# Problem to solve
Gather, from the data below, each line in which the word "antenna" occurs.

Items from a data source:
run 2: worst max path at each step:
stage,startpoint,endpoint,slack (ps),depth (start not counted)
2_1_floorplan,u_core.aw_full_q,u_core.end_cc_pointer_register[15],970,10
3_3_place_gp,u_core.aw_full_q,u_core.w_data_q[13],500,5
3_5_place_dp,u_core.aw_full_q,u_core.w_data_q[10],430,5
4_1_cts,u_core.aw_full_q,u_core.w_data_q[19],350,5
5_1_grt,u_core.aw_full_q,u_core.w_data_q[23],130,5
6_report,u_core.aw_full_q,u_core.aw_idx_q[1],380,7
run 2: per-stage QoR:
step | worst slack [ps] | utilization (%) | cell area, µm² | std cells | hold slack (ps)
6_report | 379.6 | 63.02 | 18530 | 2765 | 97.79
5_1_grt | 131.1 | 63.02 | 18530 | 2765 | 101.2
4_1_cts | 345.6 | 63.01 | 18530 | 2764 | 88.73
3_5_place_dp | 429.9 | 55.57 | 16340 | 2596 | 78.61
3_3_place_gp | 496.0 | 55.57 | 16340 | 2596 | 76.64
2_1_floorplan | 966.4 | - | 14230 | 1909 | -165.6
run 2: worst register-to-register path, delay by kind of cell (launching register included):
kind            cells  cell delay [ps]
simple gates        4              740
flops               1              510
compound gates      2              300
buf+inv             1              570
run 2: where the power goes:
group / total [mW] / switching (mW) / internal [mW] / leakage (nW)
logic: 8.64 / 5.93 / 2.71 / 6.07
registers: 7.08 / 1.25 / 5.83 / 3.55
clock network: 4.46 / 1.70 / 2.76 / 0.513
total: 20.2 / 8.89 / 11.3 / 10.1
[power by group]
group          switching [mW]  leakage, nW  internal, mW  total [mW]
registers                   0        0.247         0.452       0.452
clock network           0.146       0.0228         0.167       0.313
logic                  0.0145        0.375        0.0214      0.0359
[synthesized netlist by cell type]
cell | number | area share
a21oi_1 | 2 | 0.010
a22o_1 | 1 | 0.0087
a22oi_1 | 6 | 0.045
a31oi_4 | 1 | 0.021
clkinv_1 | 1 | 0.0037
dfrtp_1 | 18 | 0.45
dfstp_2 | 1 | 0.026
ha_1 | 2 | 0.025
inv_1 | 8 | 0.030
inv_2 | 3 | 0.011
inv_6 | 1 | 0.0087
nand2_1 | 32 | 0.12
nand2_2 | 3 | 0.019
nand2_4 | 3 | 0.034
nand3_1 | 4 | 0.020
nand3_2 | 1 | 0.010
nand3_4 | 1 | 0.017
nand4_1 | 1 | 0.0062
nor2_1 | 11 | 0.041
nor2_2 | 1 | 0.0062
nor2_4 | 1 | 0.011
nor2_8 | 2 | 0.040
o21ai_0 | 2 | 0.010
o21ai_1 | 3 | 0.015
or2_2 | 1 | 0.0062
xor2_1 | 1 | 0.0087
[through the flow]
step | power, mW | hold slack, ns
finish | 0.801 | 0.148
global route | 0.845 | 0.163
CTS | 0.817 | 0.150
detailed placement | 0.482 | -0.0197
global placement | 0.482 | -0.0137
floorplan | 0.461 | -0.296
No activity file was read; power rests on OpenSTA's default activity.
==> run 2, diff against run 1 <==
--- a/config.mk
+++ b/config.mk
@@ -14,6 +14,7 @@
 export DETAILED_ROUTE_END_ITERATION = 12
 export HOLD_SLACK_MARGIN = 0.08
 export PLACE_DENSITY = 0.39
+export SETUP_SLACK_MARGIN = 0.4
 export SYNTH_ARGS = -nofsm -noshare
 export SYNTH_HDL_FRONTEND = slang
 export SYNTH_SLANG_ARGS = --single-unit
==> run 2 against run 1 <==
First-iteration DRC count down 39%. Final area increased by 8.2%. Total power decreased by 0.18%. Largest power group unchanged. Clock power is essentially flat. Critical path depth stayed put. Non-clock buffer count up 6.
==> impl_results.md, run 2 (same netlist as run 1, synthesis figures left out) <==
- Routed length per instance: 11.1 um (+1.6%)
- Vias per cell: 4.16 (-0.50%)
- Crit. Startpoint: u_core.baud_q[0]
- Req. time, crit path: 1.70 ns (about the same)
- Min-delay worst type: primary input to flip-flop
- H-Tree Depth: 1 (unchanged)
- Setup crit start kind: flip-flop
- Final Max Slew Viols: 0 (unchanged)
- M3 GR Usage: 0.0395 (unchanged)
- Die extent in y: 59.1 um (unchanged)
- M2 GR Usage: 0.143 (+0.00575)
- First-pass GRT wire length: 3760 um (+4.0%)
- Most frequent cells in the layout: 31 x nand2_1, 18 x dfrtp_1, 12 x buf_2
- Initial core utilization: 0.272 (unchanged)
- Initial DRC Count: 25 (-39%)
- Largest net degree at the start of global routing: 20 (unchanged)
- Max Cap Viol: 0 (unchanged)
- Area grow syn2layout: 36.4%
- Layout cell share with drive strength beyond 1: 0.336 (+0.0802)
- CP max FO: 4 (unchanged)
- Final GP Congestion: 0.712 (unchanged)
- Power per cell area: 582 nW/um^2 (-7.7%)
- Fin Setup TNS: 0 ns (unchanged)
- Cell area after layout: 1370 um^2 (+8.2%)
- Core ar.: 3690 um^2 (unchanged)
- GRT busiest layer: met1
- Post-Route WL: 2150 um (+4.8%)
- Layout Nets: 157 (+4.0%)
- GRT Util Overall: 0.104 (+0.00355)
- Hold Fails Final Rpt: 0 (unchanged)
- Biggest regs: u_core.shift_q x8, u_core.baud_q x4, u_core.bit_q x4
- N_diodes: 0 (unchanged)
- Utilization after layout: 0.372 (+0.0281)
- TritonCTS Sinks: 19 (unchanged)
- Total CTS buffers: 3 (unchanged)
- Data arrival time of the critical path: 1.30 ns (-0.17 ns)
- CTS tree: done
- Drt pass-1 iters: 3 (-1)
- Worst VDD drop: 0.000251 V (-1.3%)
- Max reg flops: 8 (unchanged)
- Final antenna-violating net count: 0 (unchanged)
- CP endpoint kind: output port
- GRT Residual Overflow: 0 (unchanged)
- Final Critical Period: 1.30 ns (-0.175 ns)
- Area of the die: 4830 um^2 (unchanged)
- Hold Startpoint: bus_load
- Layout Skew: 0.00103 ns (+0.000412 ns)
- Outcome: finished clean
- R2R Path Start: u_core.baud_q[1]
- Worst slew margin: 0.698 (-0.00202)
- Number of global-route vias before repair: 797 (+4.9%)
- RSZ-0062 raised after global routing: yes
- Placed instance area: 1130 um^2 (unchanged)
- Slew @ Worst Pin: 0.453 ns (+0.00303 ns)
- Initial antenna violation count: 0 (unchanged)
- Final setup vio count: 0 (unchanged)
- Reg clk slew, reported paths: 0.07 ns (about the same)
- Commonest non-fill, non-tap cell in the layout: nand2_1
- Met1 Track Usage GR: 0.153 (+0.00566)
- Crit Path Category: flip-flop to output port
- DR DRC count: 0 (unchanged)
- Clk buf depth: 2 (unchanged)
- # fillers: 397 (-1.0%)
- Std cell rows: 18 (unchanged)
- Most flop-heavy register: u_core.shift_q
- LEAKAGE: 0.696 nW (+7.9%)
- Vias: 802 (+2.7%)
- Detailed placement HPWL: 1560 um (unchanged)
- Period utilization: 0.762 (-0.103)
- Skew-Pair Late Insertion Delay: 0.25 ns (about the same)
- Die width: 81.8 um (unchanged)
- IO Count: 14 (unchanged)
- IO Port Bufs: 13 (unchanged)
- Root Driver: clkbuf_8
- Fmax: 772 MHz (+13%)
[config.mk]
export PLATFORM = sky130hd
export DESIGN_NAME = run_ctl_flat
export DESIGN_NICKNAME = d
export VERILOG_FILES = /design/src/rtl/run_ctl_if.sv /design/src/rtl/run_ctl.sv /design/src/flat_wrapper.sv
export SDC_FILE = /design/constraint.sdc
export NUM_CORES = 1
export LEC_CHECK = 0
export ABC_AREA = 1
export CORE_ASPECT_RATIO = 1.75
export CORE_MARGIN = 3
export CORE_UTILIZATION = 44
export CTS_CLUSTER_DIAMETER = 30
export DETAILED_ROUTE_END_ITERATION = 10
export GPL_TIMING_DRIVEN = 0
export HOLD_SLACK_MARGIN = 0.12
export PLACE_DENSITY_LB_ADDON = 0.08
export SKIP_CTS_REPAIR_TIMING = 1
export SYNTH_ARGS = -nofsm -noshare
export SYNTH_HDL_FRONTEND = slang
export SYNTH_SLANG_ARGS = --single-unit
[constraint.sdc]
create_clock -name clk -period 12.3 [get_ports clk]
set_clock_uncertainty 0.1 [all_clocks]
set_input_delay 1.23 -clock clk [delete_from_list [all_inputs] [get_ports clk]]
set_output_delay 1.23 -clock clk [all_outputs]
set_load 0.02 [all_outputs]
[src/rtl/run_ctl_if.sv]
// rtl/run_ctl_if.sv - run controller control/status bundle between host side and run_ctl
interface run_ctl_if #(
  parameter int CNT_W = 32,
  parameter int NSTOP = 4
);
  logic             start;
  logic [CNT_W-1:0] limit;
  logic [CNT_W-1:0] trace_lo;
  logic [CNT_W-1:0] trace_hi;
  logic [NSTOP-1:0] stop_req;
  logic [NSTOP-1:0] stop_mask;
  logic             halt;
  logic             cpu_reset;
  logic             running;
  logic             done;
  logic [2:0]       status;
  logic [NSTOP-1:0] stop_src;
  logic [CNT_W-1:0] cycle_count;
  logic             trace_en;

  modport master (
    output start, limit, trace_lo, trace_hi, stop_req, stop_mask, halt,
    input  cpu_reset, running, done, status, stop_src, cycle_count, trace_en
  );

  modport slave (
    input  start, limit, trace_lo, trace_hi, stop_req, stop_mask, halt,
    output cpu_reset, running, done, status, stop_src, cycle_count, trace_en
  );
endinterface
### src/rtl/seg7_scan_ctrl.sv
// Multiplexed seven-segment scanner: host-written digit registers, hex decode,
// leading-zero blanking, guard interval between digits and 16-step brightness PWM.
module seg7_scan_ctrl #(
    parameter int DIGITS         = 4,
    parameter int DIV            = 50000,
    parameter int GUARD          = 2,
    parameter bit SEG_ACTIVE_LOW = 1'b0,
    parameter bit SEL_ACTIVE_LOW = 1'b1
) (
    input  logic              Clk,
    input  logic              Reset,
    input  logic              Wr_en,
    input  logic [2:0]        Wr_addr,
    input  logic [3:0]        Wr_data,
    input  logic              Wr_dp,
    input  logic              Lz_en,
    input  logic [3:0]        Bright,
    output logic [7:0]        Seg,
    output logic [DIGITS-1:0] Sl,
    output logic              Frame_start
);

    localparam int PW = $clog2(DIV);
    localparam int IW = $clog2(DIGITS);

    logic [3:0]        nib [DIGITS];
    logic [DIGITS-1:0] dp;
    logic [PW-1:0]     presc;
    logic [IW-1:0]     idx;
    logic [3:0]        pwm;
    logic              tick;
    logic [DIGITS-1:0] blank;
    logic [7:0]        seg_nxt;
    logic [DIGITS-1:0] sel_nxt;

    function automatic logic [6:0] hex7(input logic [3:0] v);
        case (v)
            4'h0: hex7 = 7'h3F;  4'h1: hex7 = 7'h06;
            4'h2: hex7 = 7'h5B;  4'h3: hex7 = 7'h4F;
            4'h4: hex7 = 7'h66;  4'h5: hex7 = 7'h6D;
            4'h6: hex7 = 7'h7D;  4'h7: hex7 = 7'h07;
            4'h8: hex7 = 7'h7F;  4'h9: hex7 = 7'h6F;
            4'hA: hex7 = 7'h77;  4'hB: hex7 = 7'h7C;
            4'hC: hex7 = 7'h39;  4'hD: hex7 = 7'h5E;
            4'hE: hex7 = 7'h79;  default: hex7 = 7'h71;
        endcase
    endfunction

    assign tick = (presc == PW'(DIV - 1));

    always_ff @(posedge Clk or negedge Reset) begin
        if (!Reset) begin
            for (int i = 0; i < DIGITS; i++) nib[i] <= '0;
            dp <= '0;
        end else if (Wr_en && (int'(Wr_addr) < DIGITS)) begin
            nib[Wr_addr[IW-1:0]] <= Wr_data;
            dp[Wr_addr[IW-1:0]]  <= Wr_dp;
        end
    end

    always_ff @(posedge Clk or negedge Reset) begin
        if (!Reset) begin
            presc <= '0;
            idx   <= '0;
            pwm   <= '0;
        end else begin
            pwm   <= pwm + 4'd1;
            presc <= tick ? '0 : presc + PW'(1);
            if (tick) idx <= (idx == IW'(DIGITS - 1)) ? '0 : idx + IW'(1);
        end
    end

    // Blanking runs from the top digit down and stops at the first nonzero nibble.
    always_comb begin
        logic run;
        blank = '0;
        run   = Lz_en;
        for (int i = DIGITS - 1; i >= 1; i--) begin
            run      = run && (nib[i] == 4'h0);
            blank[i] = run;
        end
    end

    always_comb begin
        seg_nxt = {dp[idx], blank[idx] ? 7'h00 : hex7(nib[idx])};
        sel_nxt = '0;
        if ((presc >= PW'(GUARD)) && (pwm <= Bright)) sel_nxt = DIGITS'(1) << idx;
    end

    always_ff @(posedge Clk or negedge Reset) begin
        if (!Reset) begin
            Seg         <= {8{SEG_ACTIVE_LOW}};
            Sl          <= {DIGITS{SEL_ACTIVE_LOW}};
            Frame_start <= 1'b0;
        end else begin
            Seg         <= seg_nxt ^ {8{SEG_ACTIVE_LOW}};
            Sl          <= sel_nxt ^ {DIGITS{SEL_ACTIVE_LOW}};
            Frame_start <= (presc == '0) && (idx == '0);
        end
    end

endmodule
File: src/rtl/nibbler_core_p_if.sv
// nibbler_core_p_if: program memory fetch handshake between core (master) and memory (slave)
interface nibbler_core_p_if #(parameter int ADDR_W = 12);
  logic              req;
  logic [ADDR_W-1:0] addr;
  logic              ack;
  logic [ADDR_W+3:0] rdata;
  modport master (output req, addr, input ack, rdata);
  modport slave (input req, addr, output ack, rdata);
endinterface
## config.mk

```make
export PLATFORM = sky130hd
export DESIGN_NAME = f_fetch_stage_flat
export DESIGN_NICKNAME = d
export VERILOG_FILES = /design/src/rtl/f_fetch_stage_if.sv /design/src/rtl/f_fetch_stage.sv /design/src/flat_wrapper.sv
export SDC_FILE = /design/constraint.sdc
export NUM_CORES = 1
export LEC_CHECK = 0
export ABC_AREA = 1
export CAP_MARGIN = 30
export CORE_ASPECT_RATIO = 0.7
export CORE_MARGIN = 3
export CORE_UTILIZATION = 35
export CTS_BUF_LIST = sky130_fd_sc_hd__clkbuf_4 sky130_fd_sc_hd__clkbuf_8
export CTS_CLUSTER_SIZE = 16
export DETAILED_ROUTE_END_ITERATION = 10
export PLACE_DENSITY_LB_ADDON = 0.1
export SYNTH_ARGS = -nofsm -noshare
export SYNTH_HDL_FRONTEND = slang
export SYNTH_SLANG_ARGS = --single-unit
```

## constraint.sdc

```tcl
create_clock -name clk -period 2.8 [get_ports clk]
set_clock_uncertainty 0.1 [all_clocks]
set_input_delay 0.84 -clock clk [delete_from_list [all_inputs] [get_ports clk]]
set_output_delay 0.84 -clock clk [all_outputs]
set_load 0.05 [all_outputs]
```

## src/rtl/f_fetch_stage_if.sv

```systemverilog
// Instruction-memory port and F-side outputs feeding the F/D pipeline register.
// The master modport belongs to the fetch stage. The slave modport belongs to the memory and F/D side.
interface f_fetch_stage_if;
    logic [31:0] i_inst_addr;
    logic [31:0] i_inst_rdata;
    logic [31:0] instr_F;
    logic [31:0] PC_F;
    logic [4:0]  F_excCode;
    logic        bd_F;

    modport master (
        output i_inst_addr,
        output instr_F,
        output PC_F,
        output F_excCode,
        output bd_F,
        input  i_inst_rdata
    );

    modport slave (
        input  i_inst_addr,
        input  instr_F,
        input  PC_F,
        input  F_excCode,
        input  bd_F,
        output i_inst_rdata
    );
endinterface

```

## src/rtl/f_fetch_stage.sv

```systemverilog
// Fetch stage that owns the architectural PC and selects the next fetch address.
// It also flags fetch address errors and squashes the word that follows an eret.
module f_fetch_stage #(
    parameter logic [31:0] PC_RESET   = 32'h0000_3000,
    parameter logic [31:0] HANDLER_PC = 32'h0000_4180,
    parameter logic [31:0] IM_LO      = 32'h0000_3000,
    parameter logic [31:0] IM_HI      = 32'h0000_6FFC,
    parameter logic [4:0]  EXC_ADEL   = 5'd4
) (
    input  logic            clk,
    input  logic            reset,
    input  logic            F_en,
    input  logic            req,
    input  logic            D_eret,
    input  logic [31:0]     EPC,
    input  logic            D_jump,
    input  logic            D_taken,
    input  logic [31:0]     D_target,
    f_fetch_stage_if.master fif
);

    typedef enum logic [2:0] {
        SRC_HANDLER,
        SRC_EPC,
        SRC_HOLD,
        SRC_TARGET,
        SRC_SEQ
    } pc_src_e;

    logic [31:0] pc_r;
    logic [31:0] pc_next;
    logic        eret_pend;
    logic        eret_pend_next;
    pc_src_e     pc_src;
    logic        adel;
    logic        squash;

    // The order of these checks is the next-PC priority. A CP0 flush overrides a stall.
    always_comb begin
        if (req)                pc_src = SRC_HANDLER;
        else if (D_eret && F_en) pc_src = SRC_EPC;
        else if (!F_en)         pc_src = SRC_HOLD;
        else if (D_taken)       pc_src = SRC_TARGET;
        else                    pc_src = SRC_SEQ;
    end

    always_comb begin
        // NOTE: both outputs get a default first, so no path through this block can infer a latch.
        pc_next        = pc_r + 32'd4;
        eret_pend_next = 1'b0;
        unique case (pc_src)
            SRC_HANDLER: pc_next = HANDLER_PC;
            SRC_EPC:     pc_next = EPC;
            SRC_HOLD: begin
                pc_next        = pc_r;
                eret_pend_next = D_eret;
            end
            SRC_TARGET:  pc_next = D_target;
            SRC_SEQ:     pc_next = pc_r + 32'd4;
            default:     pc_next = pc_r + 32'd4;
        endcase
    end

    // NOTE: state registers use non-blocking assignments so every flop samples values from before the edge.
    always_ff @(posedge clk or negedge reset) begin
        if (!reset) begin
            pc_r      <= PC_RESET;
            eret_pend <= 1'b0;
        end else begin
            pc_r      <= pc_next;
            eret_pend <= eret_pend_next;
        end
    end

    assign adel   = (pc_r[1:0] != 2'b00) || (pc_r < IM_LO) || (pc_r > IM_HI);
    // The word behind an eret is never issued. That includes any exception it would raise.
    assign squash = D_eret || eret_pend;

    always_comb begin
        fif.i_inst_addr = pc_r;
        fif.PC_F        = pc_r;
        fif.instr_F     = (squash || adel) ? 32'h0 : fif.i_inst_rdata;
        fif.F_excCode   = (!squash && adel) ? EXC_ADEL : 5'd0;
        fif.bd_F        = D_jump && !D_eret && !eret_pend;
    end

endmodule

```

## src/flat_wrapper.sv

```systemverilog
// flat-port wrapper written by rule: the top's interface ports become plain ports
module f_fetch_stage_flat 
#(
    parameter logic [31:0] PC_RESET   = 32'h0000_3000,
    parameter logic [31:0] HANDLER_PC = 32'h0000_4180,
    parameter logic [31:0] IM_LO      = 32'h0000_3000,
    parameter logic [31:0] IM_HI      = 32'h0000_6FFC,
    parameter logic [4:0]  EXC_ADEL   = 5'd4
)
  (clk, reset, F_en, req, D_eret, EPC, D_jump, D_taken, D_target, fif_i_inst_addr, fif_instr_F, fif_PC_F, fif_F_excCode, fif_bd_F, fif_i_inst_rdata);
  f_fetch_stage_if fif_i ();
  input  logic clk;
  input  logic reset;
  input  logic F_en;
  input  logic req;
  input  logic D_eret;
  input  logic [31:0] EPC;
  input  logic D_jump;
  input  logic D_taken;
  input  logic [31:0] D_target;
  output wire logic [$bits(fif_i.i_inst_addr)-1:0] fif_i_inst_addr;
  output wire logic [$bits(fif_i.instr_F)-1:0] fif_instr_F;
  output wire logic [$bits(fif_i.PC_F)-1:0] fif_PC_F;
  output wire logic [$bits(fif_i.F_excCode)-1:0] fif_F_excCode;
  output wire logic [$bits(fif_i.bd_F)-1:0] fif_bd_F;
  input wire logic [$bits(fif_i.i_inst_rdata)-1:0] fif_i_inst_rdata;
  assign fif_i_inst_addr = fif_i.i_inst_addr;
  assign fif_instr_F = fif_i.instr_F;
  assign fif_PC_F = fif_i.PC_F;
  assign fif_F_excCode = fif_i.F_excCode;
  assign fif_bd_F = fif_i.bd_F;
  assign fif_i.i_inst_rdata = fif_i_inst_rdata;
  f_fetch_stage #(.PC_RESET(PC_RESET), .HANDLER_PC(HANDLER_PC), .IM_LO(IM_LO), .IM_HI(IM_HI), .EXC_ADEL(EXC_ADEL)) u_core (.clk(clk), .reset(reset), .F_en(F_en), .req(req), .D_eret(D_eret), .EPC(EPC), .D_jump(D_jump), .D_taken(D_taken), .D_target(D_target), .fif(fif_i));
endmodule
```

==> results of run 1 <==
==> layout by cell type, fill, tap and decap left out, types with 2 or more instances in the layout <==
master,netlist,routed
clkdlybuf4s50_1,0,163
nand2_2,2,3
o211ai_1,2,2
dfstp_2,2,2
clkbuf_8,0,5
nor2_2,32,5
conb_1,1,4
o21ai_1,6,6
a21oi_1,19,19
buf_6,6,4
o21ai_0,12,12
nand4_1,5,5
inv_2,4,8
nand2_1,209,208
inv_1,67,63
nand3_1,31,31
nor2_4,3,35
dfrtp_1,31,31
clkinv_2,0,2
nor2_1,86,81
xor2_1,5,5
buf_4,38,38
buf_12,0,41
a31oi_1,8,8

# Response to this exercise
- Final antenna-violating net count: 0 (unchanged)
- Initial antenna violation count: 0 (unchanged)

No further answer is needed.